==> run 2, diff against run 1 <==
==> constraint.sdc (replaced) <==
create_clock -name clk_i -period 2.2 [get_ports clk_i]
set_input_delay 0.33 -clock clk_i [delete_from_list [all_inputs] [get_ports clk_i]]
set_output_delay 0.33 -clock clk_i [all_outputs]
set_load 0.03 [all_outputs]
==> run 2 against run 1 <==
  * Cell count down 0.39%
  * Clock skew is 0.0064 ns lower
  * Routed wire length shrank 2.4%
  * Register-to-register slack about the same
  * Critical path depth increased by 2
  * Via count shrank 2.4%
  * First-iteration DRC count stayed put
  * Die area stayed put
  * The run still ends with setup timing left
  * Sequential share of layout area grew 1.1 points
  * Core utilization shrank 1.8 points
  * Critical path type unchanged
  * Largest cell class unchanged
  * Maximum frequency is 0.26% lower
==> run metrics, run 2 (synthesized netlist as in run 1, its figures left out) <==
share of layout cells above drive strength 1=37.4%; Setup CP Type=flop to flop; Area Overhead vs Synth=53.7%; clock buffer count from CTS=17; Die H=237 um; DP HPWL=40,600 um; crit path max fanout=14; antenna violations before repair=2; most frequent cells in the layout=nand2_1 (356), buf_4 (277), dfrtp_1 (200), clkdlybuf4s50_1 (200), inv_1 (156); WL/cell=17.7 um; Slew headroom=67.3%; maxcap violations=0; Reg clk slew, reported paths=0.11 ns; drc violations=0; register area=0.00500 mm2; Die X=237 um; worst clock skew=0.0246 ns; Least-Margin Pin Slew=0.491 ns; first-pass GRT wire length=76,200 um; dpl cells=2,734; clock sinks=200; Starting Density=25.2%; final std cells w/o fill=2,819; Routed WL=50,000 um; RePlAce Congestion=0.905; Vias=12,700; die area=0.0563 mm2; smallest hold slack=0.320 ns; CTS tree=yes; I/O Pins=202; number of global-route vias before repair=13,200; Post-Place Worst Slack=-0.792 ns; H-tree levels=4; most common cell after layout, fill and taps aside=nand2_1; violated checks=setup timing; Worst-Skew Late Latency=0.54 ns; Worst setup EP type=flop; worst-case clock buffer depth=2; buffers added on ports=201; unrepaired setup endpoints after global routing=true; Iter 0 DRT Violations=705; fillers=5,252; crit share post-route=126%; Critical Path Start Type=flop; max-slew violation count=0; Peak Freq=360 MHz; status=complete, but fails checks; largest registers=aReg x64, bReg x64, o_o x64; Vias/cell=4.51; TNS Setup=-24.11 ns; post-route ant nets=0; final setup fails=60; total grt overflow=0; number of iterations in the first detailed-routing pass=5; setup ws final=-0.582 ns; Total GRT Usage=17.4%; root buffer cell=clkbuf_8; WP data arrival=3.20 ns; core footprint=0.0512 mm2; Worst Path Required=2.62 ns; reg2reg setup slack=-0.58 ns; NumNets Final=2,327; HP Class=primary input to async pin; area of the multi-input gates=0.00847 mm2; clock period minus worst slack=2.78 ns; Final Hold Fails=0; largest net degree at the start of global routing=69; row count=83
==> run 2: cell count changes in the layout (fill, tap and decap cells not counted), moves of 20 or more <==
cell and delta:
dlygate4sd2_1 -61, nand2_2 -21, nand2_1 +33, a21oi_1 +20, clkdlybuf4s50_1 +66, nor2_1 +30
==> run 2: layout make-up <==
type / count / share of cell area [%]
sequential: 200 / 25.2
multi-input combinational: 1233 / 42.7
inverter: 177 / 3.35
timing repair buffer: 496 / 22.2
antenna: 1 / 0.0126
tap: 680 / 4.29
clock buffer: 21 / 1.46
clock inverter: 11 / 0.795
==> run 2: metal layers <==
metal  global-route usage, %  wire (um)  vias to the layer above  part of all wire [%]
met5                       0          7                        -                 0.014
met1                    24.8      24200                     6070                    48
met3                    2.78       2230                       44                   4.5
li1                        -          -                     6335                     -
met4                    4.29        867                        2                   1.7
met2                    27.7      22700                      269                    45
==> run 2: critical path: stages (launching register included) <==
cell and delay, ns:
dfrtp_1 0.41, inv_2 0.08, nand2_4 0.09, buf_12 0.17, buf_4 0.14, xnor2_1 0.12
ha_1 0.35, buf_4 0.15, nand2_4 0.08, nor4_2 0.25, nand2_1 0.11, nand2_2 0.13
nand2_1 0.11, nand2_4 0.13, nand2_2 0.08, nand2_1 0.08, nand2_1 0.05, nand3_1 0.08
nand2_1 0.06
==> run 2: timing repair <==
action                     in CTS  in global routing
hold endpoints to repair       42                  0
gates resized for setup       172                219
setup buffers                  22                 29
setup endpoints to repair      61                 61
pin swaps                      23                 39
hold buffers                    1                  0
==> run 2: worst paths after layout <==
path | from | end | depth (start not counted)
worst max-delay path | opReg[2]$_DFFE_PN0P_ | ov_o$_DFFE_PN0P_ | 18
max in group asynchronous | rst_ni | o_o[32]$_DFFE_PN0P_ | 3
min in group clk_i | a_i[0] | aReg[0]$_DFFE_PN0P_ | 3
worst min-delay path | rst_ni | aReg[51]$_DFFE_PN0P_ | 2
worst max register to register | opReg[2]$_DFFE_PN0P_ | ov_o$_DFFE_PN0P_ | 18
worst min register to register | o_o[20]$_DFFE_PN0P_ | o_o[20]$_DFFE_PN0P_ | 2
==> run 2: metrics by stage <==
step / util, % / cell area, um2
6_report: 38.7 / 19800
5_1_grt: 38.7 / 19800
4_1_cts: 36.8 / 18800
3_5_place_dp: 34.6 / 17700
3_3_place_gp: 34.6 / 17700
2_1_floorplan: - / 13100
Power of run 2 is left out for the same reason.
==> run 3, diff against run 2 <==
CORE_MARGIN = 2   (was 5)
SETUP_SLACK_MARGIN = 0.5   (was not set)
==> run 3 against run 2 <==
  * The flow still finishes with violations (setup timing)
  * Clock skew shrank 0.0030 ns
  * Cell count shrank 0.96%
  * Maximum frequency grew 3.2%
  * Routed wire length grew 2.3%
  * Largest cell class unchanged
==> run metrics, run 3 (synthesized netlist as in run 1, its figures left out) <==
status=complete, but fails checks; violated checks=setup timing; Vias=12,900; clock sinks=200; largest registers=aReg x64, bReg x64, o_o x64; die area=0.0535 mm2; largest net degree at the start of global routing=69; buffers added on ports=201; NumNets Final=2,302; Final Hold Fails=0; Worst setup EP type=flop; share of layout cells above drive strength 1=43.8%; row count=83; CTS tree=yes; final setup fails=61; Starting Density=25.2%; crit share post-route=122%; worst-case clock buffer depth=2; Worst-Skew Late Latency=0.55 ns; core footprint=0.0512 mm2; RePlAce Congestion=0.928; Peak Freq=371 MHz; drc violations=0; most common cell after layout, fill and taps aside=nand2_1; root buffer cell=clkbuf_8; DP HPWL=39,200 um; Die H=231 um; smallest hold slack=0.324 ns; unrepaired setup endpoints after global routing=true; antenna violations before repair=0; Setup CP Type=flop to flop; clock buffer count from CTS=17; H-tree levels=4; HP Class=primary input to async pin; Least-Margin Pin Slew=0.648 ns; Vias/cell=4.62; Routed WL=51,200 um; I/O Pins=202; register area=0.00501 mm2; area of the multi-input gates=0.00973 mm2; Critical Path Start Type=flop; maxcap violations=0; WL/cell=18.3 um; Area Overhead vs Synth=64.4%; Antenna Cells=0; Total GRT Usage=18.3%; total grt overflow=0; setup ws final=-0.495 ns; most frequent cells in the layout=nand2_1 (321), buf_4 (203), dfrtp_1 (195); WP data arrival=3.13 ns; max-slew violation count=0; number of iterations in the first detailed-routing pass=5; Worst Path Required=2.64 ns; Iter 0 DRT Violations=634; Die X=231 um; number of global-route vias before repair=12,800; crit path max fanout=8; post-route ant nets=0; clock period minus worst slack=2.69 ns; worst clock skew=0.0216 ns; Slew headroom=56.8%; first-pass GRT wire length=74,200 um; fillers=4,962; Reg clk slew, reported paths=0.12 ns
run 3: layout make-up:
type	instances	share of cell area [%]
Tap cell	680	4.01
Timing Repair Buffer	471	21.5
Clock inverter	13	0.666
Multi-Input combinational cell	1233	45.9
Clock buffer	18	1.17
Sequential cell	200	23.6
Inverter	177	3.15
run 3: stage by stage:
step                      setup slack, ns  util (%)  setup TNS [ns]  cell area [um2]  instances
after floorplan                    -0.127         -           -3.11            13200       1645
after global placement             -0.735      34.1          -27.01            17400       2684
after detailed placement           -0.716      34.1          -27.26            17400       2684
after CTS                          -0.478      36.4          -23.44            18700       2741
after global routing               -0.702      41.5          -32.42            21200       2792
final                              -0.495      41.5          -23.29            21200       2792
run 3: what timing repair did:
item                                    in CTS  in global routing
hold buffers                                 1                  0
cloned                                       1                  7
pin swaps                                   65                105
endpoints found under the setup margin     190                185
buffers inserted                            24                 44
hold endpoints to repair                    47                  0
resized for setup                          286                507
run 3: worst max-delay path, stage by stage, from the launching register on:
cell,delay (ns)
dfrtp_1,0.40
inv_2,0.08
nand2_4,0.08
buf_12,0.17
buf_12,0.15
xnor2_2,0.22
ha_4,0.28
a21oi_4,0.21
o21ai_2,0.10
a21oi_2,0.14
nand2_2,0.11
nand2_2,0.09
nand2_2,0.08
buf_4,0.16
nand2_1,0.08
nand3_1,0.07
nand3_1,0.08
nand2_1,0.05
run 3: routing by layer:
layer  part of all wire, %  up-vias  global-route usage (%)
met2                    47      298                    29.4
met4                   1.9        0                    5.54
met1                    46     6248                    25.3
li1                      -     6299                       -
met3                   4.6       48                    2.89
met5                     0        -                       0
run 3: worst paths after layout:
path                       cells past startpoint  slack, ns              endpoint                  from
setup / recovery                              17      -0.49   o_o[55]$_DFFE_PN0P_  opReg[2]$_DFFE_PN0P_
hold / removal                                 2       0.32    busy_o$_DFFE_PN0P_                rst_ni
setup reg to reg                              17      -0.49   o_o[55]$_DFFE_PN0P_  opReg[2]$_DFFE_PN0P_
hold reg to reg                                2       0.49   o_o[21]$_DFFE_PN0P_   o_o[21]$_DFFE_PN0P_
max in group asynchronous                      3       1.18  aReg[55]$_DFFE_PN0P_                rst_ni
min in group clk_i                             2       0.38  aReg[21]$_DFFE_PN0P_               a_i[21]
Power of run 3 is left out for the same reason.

PROBLEM
The lines needed run from the first line of the data through the line containing "metrics, run 2"; give them again exactly and nothing else.

EXERCISE SOLUTION
==> run 2, diff against run 1 <==
==> constraint.sdc (replaced) <==
create_clock -name clk_i -period 2.2 [get_ports clk_i]
set_input_delay 0.33 -clock clk_i [delete_from_list [all_inputs] [get_ports clk_i]]
set_output_delay 0.33 -clock clk_i [all_outputs]
set_load 0.03 [all_outputs]
==> run 2 against run 1 <==
  * Cell count down 0.39%
  * Clock skew is 0.0064 ns lower
  * Routed wire length shrank 2.4%
  * Register-to-register slack about the same
  * Critical path depth increased by 2
  * Via count shrank 2.4%
  * First-iteration DRC count stayed put
  * Die area stayed put
  * The run still ends with setup timing left
  * Sequential share of layout area grew 1.1 points
  * Core utilization shrank 1.8 points
  * Critical path type unchanged
  * Largest cell class unchanged
  * Maximum frequency is 0.26% lower
==> run metrics, run 2 (synthesized netlist as in run 1, its figures left out) <==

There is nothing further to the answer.